→ What the task requires: Each line that includes the word "YearMax" should be copied from the records.

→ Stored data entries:
--------------------------------
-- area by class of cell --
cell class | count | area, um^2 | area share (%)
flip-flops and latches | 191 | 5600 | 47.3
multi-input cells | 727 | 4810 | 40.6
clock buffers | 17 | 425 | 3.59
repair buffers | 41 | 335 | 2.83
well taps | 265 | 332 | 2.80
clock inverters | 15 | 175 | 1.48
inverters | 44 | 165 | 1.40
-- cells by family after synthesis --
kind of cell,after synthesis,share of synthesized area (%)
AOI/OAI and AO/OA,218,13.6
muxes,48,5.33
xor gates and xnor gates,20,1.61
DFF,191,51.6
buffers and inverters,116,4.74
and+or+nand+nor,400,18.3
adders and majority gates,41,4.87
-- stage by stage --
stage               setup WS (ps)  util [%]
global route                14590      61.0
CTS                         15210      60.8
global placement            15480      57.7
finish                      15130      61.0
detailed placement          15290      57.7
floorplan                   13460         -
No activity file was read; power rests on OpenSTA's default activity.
`config.mk`:
```
export PLATFORM = sky130hd
export DESIGN_NAME = xorshift64star_generator_core
export DESIGN_NICKNAME = d
export VERILOG_FILES = /design/src/rtl/core/x64s_pkg.sv /design/src/rtl/core/xorshift64star_generator_core.sv
export SDC_FILE = /design/constraint.sdc
export NUM_CORES = 2
export LEC_CHECK = 0
export ABC_AREA = 1
export BUFFER_PORTS_ARGS = -buffer_cell sky130_fd_sc_hd__buf_2
export CORE_UTILIZATION = 50
export CTS_BUF_LIST = sky130_fd_sc_hd__clkbuf_4
export CTS_CLUSTER_DIAMETER = 120
export DETAILED_ROUTE_END_ITERATION = 10
export PLACE_DENSITY_LB_ADDON = 0.05
export SYNTH_ARGS = -nofsm -noshare
export SYNTH_HDL_FRONTEND = slang
export SYNTH_SLANG_ARGS = --single-unit
```
`constraint.sdc`:
```
create_clock -name clk -period 14.2 [get_ports clk]
set_input_delay 2.84 -clock clk [delete_from_list [all_inputs] [get_ports clk]]
set_output_delay 2.84 -clock clk [all_outputs]
set_load 0.05 [all_outputs]
```
--- src/msp_term.sv ---
// Registered density times overlap product, negated and rounded to Q16.32.
module msp_term (
  input  logic                                    clk_i,
  input  logic                                    en_i,
  input  logic signed [msp_pkg::IN_W-1:0]         density_i,
  input  logic signed [msp_pkg::IN_W-1:0]         overlap_i,
  output logic signed [msp_pkg::TERM_W-1:0]       term_o
);

  logic signed [msp_pkg::PROD_W-1:0] prod_q;
  logic signed [msp_pkg::PROD_W:0]   neg;
  logic signed [msp_pkg::PROD_W:0]   rnd;

  always_ff @(posedge clk_i) begin
    if (en_i) begin
      prod_q <= density_i * overlap_i;
    end
  end

  assign neg    = -{prod_q[msp_pkg::PROD_W-1], prod_q};
  assign rnd    = neg + (65'sd1 <<< 23);
  assign term_o = rnd[msp_pkg::PROD_W:24];

endmodule

--- config.mk ---
export PLATFORM = sky130hd
export DESIGN_NAME = msp_term
export DESIGN_NICKNAME = d
export VERILOG_FILES = /design/src/mulliken_shell_population_top_macros.svh /design/src/msp_pkg.sv /design/src/msp_term.sv
export SDC_FILE = /design/constraint.sdc
export NUM_CORES = 2
export LEC_CHECK = 0
export ABC_AREA = 1
export ABC_CLOCK_PERIOD_IN_PS = 8600
export BUFFER_PORTS_ARGS = -buffer_cell sky130_fd_sc_hd__buf_4
export CAP_MARGIN = 20
export CELL_PAD_IN_SITES_DETAIL_PLACEMENT = 0
export CELL_PAD_IN_SITES_GLOBAL_PLACEMENT = 1
export CORE_ASPECT_RATIO = 0.6
export CORE_UTILIZATION = 50
export DETAILED_ROUTE_END_ITERATION = 7
export GPL_TIMING_DRIVEN = 0
export PLACE_DENSITY_LB_ADDON = 0.05
export RECOVER_POWER = 25
export SETUP_SLACK_MARGIN = 0.1
export SLEW_MARGIN = 10
export SYNTH_ARGS = -nofsm -noshare
export SYNTH_HDL_FRONTEND = slang
export SYNTH_SLANG_ARGS = --single-unit
export TNS_END_PERCENT = 1
--- constraint.sdc ---
create_clock -name clk_i -period 8.6 [get_ports clk_i]
set_clock_uncertainty 0.2 [all_clocks]
set_input_delay 0.86 -clock clk_i [delete_from_list [all_inputs] [get_ports clk_i]]
set_output_delay 0.86 -clock clk_i [all_outputs]
set_load 0.05 [all_outputs]
### src/rtl/core/efra_pkg.sv
// ----------------------------------------------------------------------------
// efra_pkg
// Types and constants shared by the earliest-free room allocator and its
// checker.
// ----------------------------------------------------------------------------
package efra_pkg;

  localparam int ROOMS_DEFAULT = 16;
  localparam int TIME_W        = 48;
  localparam int COUNT_W       = 32;
  localparam int STAMP_W       = 32;
  localparam int ROOM_W        = 4;
  localparam int CFG_W         = 5;

  localparam logic [TIME_W-1:0]  TIME_MAX        = {TIME_W{1'b1}};
  localparam logic [COUNT_W-1:0] COUNT_MAX       = {COUNT_W{1'b1}};
  localparam logic [CFG_W-1:0]   ROOMS_CFG_RESET = CFG_W'(16);

  typedef struct packed {
    logic [STAMP_W-1:0] meeting_start;
    logic [STAMP_W-1:0] meeting_end;
  } req_t;

  typedef struct packed {
    logic [ROOM_W-1:0]  assigned_room;
    logic [TIME_W-1:0]  finish_time;
    logic               was_delayed;
    logic [ROOM_W-1:0]  busiest_room;
    logic [COUNT_W-1:0] busiest_count;
  } rsp_t;

  typedef struct packed {
    logic [TIME_W-1:0]  busy_until;
    logic [COUNT_W-1:0] booking_count;
  } room_entry_t;

  typedef enum logic [1:0] {
    ST_IDLE,
    ST_SCAN,
    ST_WRITE
  } state_t;

endpackage
===== src/edr_pkg.sv =====
package edr_pkg;

	localparam int unsigned YearW  = 14;
	localparam int unsigned MonthW = 4;
	localparam int unsigned DayW   = 5;
	localparam int unsigned DaysW  = 22;
	localparam int unsigned QuotW  = 8;

	typedef logic [YearW-1:0]  year_t;
	typedef logic [MonthW-1:0] month_t;
	typedef logic [DayW-1:0]   day_t;
	typedef logic [DaysW-1:0]  days_t;
	typedef logic [QuotW-1:0]  quot_t;

	localparam year_t  YearMin  = 14'd1;
	localparam year_t  YearMax  = 14'd9999;
	localparam month_t MonthMin = 4'd1;
	localparam month_t MonthMax = 4'd12;
	localparam month_t MonthFeb = 4'd2;
	localparam day_t   DayMin   = 5'd1;
	localparam day_t   DayLeapFeb = 5'd29;

	// floor(x / 100) = (x * 5243) >> 19 for every x below 10000
	localparam int unsigned Recip100Shift = 19;
	localparam int unsigned ProdW         = YearW + 13;
	localparam logic [ProdW-1:0] Recip100 = 27'd5243;
	localparam logic [YearW-1:0] Hundred  = 14'd100;
	localparam days_t DaysPerYear         = 22'd365;
	localparam days_t DaysMax             = 22'd3652059;

	// Year and month after substitution and clamping, day after substitution, with
	// the quotients and year product the serial number needs
	typedef struct packed {
		year_t  y;
		month_t m;
		day_t   d;
		quot_t  qy;
		quot_t  qp;
		days_t  n365;
	} date_s2_t;

	function automatic year_t sat_year(year_t y);
		year_t r;
		if (y < YearMin) begin
			r = YearMin;
		end else if (y > YearMax) begin
			r = YearMax;
		end else begin
			r = y;
		end
		return r;
	endfunction

	function automatic month_t sat_month(month_t m);
		month_t r;
		if (m < MonthMin) begin
			r = MonthMin;
		end else if (m > MonthMax) begin
			r = MonthMax;
		end else begin
			r = m;
		end
		return r;
	endfunction

	// Common-year month length
	function automatic day_t month_len(month_t m);
		day_t r;
		case (m)
			4'd1:    r = 5'd31;
			4'd2:    r = 5'd28;
			4'd3:    r = 5'd31;
			4'd4:    r = 5'd30;
			4'd5:    r = 5'd31;
			4'd6:    r = 5'd30;
			4'd7:    r = 5'd31;
			4'd8:    r = 5'd31;
			4'd9:    r = 5'd30;
			4'd10:   r = 5'd31;
			4'd11:   r = 5'd30;
			4'd12:   r = 5'd31;
			default: r = 5'd31;
		endcase
		return r;
	endfunction

	// Days in a common year before the first of the month
	function automatic logic [8:0] days_before(month_t m);
		logic [8:0] r;
		case (m)
			4'd1:    r = 9'd0;
			4'd2:    r = 9'd31;
			4'd3:    r = 9'd59;
			4'd4:    r = 9'd90;
			4'd5:    r = 9'd120;
			4'd6:    r = 9'd151;
			4'd7:    r = 9'd181;
			4'd8:    r = 9'd212;
			4'd9:    r = 9'd243;
			4'd10:   r = 9'd273;
			4'd11:   r = 9'd304;
			4'd12:   r = 9'd334;
			default: r = 9'd0;
		endcase
		return r;
	endfunction

endpackage


===== src/expiry_days_remaining.sv =====
// done rises with the result register and stays high for one cycle.
// Throughput: one date pair per cycle; busy stays low and the receiver cannot stall.
// Four register stages: input capture, clamp and divide by 100, serial day
// number per date, then compare and subtract into the result register.
// Reset clears the stage valid bits and done, so transfers in flight are dropped.
module expiry_days_remaining
	import edr_pkg::*;
(
	input  logic         clk,
	input  logic         arst_n,
	input  logic         start,
	output logic         busy,
	input  logic [13:0]  cur_year,
	input  logic [3:0]   cur_month,
	input  logic [4:0]   cur_day,
	input  logic [13:0]  exp_year,
	input  logic         exp_year_given,
	input  logic [3:0]   exp_month,
	input  logic         exp_month_given,
	input  logic [4:0]   exp_day,
	input  logic         exp_day_given,
	output logic         done,
	output logic         expired,
	output logic [21:0]  days_left
);

	logic     vld_s1, vld_s2, vld_s3;
	year_t    cur_year_s1, exp_year_s1;
	month_t   cur_month_s1, exp_month_s1;
	day_t     cur_day_s1, exp_day_s1;
	logic     exp_year_given_s1, exp_month_given_s1, exp_day_given_s1;

	year_t     y_c1 [2];
	month_t    m_c1 [2];
	day_t      d_c1 [2];
	date_s2_t  dt_c1 [2];
	date_s2_t  dt_s2 [2];
	days_t     serial_c2 [2];
	days_t     serial_s3 [2];

	logic      done_q, expired_q;
	days_t     days_left_q;

	// No stall on either side
	assign busy = 1'b0;

	// Valid bits
	always_ff @(posedge clk or negedge arst_n) begin
		if (!arst_n) begin
			vld_s1 <= 1'b0;
			vld_s2 <= 1'b0;
			vld_s3 <= 1'b0;
			done_q <= 1'b0;
		end else begin
			vld_s1 <= start & ~busy;
			vld_s2 <= vld_s1;
			vld_s3 <= vld_s2;
			done_q <= vld_s3;
		end
	end

	// Capture the input transfer
	always_ff @(posedge clk) begin
		if (start && !busy) begin
			cur_year_s1        <= cur_year;
			cur_month_s1       <= cur_month;
			cur_day_s1         <= cur_day;
			exp_year_s1        <= exp_year;
			exp_year_given_s1  <= exp_year_given;
			exp_month_s1       <= exp_month;
			exp_month_given_s1 <= exp_month_given;
			exp_day_s1         <= exp_day;
			exp_day_given_s1   <= exp_day_given;
		end
	end

	// Clamp and substitute fields; index 0 is the current date, 1 the expiry
	always_comb begin
		y_c1[0] = sat_year(cur_year_s1);
		m_c1[0] = sat_month(cur_month_s1);
		d_c1[0] = cur_day_s1;
		y_c1[1] = exp_year_given_s1  ? sat_year(exp_year_s1)   : y_c1[0];
		m_c1[1] = exp_month_given_s1 ? sat_month(exp_month_s1) : m_c1[0];
		d_c1[1] = exp_day_given_s1   ? exp_day_s1              : DayMin;
	end

	// Divide year and year-1 by 100, and scale year-1 by 365
	for (genvar gi = 0; gi < 2; gi++) begin : g_div
		year_t             p_c1;
		logic [ProdW-1:0]  prod_y, prod_p;
		assign p_c1   = y_c1[gi] - YearMin;
		assign prod_y = ProdW'(y_c1[gi]) * Recip100;
		assign prod_p = ProdW'(p_c1) * Recip100;
		assign dt_c1[gi] = '{
			y:    y_c1[gi],
			m:    m_c1[gi],
			d:    d_c1[gi],
			qy:   prod_y[ProdW-1:Recip100Shift],
			qp:   prod_p[ProdW-1:Recip100Shift],
			n365: DaysW'(p_c1) * DaysPerYear
		};
	end

	// Hold stage 2
	always_ff @(posedge clk) begin
		if (vld_s1) begin
			dt_s2 <= dt_c1;
		end
	end

	// Leap year, day clamp and serial day number
	for (genvar gi = 0; gi < 2; gi++) begin : g_serial
		year_t  p_c2, hund_c2;
		logic   cent_c2, leap_c2;
		day_t   lim_c2, d_c2;
		assign p_c2    = dt_s2[gi].y - YearMin;
		assign hund_c2 = YearW'(dt_s2[gi].qy) * Hundred;
		assign cent_c2 = (hund_c2 == dt_s2[gi].y);
		assign leap_c2 = cent_c2 ? (dt_s2[gi].qy[1:0] == 2'b00)
		                         : (dt_s2[gi].y[1:0] == 2'b00);
		assign lim_c2  = (dt_s2[gi].m == MonthFeb && leap_c2) ? DayLeapFeb
		                                                      : month_len(dt_s2[gi].m);
		assign d_c2    = (dt_s2[gi].d < DayMin) ? DayMin
		               : (dt_s2[gi].d > lim_c2) ? lim_c2 : dt_s2[gi].d;
		assign serial_c2[gi] = dt_s2[gi].n365
		                     + DaysW'(p_c2 >> 2)
		                     - DaysW'(dt_s2[gi].qp)
		                     + DaysW'(dt_s2[gi].qp >> 2)
		                     + DaysW'(days_before(dt_s2[gi].m))
		                     + DaysW'(dt_s2[gi].m > MonthFeb && leap_c2)
		                     + DaysW'(d_c2);
	end

	// Hold stage 3
	always_ff @(posedge clk) begin
		if (vld_s2) begin
			serial_s3 <= serial_c2;
		end
	end

	// Compare and subtract into the result register
	always_ff @(posedge clk) begin
		if (vld_s3) begin
			if (serial_s3[1] < serial_s3[0]) begin
				expired_q   <= 1'b1;
				days_left_q <= '0;
			end else begin
				expired_q   <= 1'b0;
				days_left_q <= serial_s3[1] - serial_s3[0];
			end
		end
	end

	assign done      = done_q;
	assign expired   = expired_q;
	assign days_left = days_left_q;

endmodule
[src/hdl/amrf_pkg.sv]
// Package for the AT modem response framer: sizes, character codes,
// frame kinds and the result beat structure.
// No dependencies; used by every module of the block.
`default_nettype none

package amrf_pkg;

  // Frame buffer size in bytes; a frame is cut once it holds this many.
  localparam int BUFFER_BYTES = 256;

  // Byte position counter width; the position never reaches BUFFER_BYTES.
  localparam int POS_W = $clog2(BUFFER_BYTES);

  // Width used to form frame lengths before they are cut to the port width.
  localparam int LEN_W      = 9;
  localparam int LEN_CALC_W = (POS_W + 1 > LEN_W) ? POS_W + 1 : LEN_W;

  // Length accumulator and end position widths.
  localparam int ACC_W = 16;
  localparam int END_W = 17;

  // "+IPD" with the earliest byte in the top byte.
  localparam logic [31:0] HEADER_WORD = 32'h2B49_5044;

  localparam logic [7:0] CHAR_COLON   = 8'h3A;
  localparam logic [7:0] CHAR_COMMA   = 8'h2C;
  localparam logic [7:0] CHAR_ZERO    = 8'h30;
  localparam logic [7:0] CHAR_NINE    = 8'h39;
  localparam logic [7:0] CHAR_NEWLINE = 8'h0A;
  localparam logic [7:0] CHAR_PROMPT  = 8'h3E;

  // Frame kinds.
  localparam logic [1:0] KIND_LINE = 2'd0;
  localparam logic [1:0] KIND_DATA = 2'd1;
  localparam logic [1:0] KIND_FULL = 2'd2;

  // One result beat.
  typedef struct packed {
    logic [7:0]       byte_out;
    logic             byte_kept;
    logic             frame_done;
    logic [1:0]       frame_kind;
    logic [LEN_W-1:0] frame_length;
  } result_t;

endpackage

`default_nettype wire

[src/hdl/at_modem_response_framer_core.sv]
// Top level of the AT modem response framer: input register, framing logic
// and output register. Depends on amrf_pkg, amrf_framer and amrf_out_stage.
// A byte accepted on the slave side passes through the input register and then
// the output register before its result beat is offered on the master side.
// Throughput: one byte per cycle, limited only by the downstream tready; the
// input register and the output register each hold one beat.
// Reset (rst, synchronous, active high) empties both registers and clears
// the framing state, so the first byte after reset starts a new frame.
`default_nettype none

module at_modem_response_framer_core (
  input  wire logic        clk,
  input  wire logic        rst,
  input  wire logic        s_tvalid,
  output logic             s_tready,
  input  wire logic [7:0]  s_tdata,  // [7:0] rx_byte
  output logic             m_tvalid,
  input  wire logic        m_tready,
  output logic [23:0]      m_tdata,  // [7:0] byte_out, [16:8] frame_length
  output logic             m_tlast,  // frame_done
  output logic [2:0]       m_tuser   // [0] byte_kept, [2:1] frame_kind
);

  logic              in_valid;
  logic [7:0]        in_byte;
  logic              room;
  logic              advance;
  amrf_pkg::result_t result;

  // The held byte moves on whenever the output register has room.
  assign advance  = in_valid && room;
  assign s_tready = !in_valid || room;

  // Input register.
  always_ff @(posedge clk) begin
    if (rst) begin
      in_valid <= 1'b0;
    end else if (s_tready) begin
      in_valid <= s_tvalid;
    end
  end

  always_ff @(posedge clk) begin
    if (s_tready && s_tvalid) begin
      in_byte <= s_tdata[7:0];
    end
  end

  amrf_framer u_framer (
    .clk     (clk),
    .rst     (rst),
    .fire    (advance),
    .rx_byte (in_byte),
    .result  (result)
  );

  amrf_out_stage u_out_stage (
    .clk      (clk),
    .rst      (rst),
    .load     (advance),
    .result   (result),
    .room     (room),
    .m_tvalid (m_tvalid),
    .m_tready (m_tready),
    .m_tdata  (m_tdata),
    .m_tlast  (m_tlast),
    .m_tuser  (m_tuser)
  );

endmodule

`default_nettype wire

[src/hdl/amrf_framer.sv]
// Framing state and the per-byte decision logic of the AT modem response
// framer. Depends on amrf_pkg.
`default_nettype none

module amrf_framer (
  input  wire logic             clk,
  input  wire logic             rst,
  input  wire logic             fire,     // the byte is consumed this cycle
  input  wire logic [7:0]       rx_byte,
  output amrf_pkg::result_t     result
);

  logic [amrf_pkg::POS_W-1:0] byte_position, byte_position_next;
  logic [31:0]                first_four_bytes, first_four_bytes_next;
  logic                       in_data_frame, in_data_frame_next;
  logic                       length_known, length_known_next;
  logic [amrf_pkg::ACC_W-1:0] digit_accumulator, digit_accumulator_next;
  logic [amrf_pkg::END_W-1:0] data_end_position, data_end_position_next;
  logic                       comma_seen, comma_seen_next;

  logic                            is_data;
  logic                            is_digit;
  logic                            at_last_slot;
  logic [19:0]                     acc_times_ten;
  logic [19:0]                     acc_sum;
  logic [amrf_pkg::LEN_CALC_W-1:0] pos_wide;
  logic [amrf_pkg::LEN_CALC_W-1:0] len_calc;
  logic                            kept, done;
  logic [1:0]                      kind;

  assign pos_wide     = amrf_pkg::LEN_CALC_W'(byte_position);
  assign at_last_slot = (byte_position == amrf_pkg::POS_W'(amrf_pkg::BUFFER_BYTES - 1));
  assign is_digit     = (rx_byte >= amrf_pkg::CHAR_ZERO) && (rx_byte <= amrf_pkg::CHAR_NINE);

  // Decimal accumulate: acc * 10 + digit, saturated to 16 bits.
  assign acc_times_ten = {1'b0, digit_accumulator, 3'b000} + {3'b000, digit_accumulator, 1'b0};
  assign acc_sum       = acc_times_ten + 20'(rx_byte - amrf_pkg::CHAR_ZERO);

  // Next state and result for the byte at the input register.
  always_comb begin
    byte_position_next     = byte_position;
    first_four_bytes_next  = first_four_bytes;
    length_known_next      = length_known;
    digit_accumulator_next = digit_accumulator;
    data_end_position_next = data_end_position;
    comma_seen_next        = comma_seen;
    kept                   = 1'b1;
    done                   = 1'b0;
    kind                   = amrf_pkg::KIND_LINE;
    len_calc               = '0;

    is_data = in_data_frame ||
              ((byte_position == amrf_pkg::POS_W'(4)) &&
               (first_four_bytes == amrf_pkg::HEADER_WORD));
    in_data_frame_next = is_data;

    if (is_data) begin
      // Length parsing up to the colon that follows a comma.
      if (!length_known) begin
        if (rx_byte == amrf_pkg::CHAR_COMMA) begin
          comma_seen_next        = 1'b1;
          digit_accumulator_next = '0;
        end else if (is_digit) begin
          digit_accumulator_next = (acc_sum[19:16] != 4'd0) ? '1 : acc_sum[15:0];
        end else if ((rx_byte == amrf_pkg::CHAR_COLON) && comma_seen) begin
          length_known_next      = 1'b1;
          data_end_position_next = amrf_pkg::END_W'(byte_position) +
                                   amrf_pkg::END_W'(digit_accumulator);
        end
      end
      if (length_known_next &&
          (data_end_position_next == amrf_pkg::END_W'(byte_position))) begin
        done     = 1'b1;
        kind     = amrf_pkg::KIND_DATA;
        len_calc = pos_wide + amrf_pkg::LEN_CALC_W'(1);
      end else if (at_last_slot) begin
        done     = 1'b1;
        kind     = amrf_pkg::KIND_FULL;
        len_calc = pos_wide + amrf_pkg::LEN_CALC_W'(1);
      end else begin
        byte_position_next = byte_position + amrf_pkg::POS_W'(1);
      end
    end else begin
      // Line and prompt frames.
      if (rx_byte == amrf_pkg::CHAR_NEWLINE) begin
        kept     = 1'b0;
        done     = 1'b1;
        len_calc = pos_wide;
      end else if ((byte_position == '0) && (rx_byte == amrf_pkg::CHAR_PROMPT)) begin
        done     = 1'b1;
        len_calc = amrf_pkg::LEN_CALC_W'(1);
      end else if (at_last_slot) begin
        done     = 1'b1;
        kind     = amrf_pkg::KIND_FULL;
        len_calc = pos_wide + amrf_pkg::LEN_CALC_W'(1);
      end else begin
        if (byte_position < amrf_pkg::POS_W'(4)) begin
          first_four_bytes_next = {first_four_bytes[23:0], rx_byte};
        end
        byte_position_next = byte_position + amrf_pkg::POS_W'(1);
      end
    end

    // A finished frame returns every state entry to zero.
    if (done) begin
      byte_position_next     = '0;
      first_four_bytes_next  = '0;
      in_data_frame_next     = 1'b0;
      length_known_next      = 1'b0;
      digit_accumulator_next = '0;
      data_end_position_next = '0;
      comma_seen_next        = 1'b0;
    end
  end

  assign result.byte_out     = rx_byte;
  assign result.byte_kept    = kept;
  assign result.frame_done   = done;
  assign result.frame_kind   = kind;
  assign result.frame_length = len_calc[amrf_pkg::LEN_W-1:0];

  // Framing state advances once per consumed byte.
  always_ff @(posedge clk) begin
    if (rst) begin
      byte_position     <= '0;
      first_four_bytes  <= '0;
      in_data_frame     <= 1'b0;
      length_known      <= 1'b0;
      digit_accumulator <= '0;
      data_end_position <= '0;
      comma_seen        <= 1'b0;
    end else if (fire) begin
      byte_position     <= byte_position_next;
      first_four_bytes  <= first_four_bytes_next;
      in_data_frame     <= in_data_frame_next;
      length_known      <= length_known_next;
      digit_accumulator <= digit_accumulator_next;
      data_end_position <= data_end_position_next;
      comma_seen        <= comma_seen_next;
    end
  end

`ifndef SYNTHESIS
  // The length is only fixed inside a data frame.
  a_known_in_data: assert property (@(posedge clk) disable iff (rst)
    length_known |-> in_data_frame)
    else $error("length fixed outside a data frame");

  // A consumed byte that ends a frame leaves the position at zero.
  a_clear_after_done: assert property (@(posedge clk) disable iff (rst)
    (fire && done) |=> (byte_position == '0) && !in_data_frame && !comma_seen)
    else $error("frame state not cleared after frame end");

  // A dropped byte is always a newline ending a line frame.
  a_dropped_is_line_end: assert property (@(posedge clk) disable iff (rst)
    !kept |-> (done && (kind == amrf_pkg::KIND_LINE) && !is_data))
    else $error("dropped byte outside a line frame end");

  // Tags are zero on bytes that do not end a frame.
  a_tags_idle: assert property (@(posedge clk) disable iff (rst)
    !done |-> ((kind == amrf_pkg::KIND_LINE) && (len_calc == '0)))
    else $error("frame tags set on a byte inside a frame");
`endif

endmodule

`default_nettype wire

[src/hdl/amrf_out_stage.sv]
// Output register of the AT modem response framer: holds one result beat
// until the downstream side takes it. Depends on amrf_pkg.
`default_nettype none

module amrf_out_stage (
  input  wire logic              clk,
  input  wire logic              rst,
  input  wire logic              load,   // a new result enters this cycle
  input  wire amrf_pkg::result_t result,
  output logic                   room,   // a result can enter this cycle
  output logic                   m_tvalid,
  input  wire logic              m_tready,
  output logic [23:0]            m_tdata, // [7:0] byte_out, [16:8] frame_length
  output logic                   m_tlast, // frame_done
  output logic [2:0]             m_tuser  // [0] byte_kept, [2:1] frame_kind
);

  amrf_pkg::result_t held;

  assign room = !m_tvalid || m_tready;

  // Valid flag follows loads and downstream takes.
  always_ff @(posedge clk) begin
    if (rst) begin
      m_tvalid <= 1'b0;
    end else if (room) begin
      m_tvalid <= load;
    end
  end

  // Payload is captured with each load.
  always_ff @(posedge clk) begin
    if (load) begin
      held <= result;
    end
  end

  assign m_tdata = {7'd0, held.frame_length, held.byte_out};
  assign m_tlast = held.frame_done;
  assign m_tuser = {held.frame_kind, held.byte_kept};

endmodule

`default_nettype wire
--------------------------------
→ Solution to this exercise:
	localparam year_t  YearMax  = 14'd9999;
		end else if (y > YearMax) begin
			r = YearMax;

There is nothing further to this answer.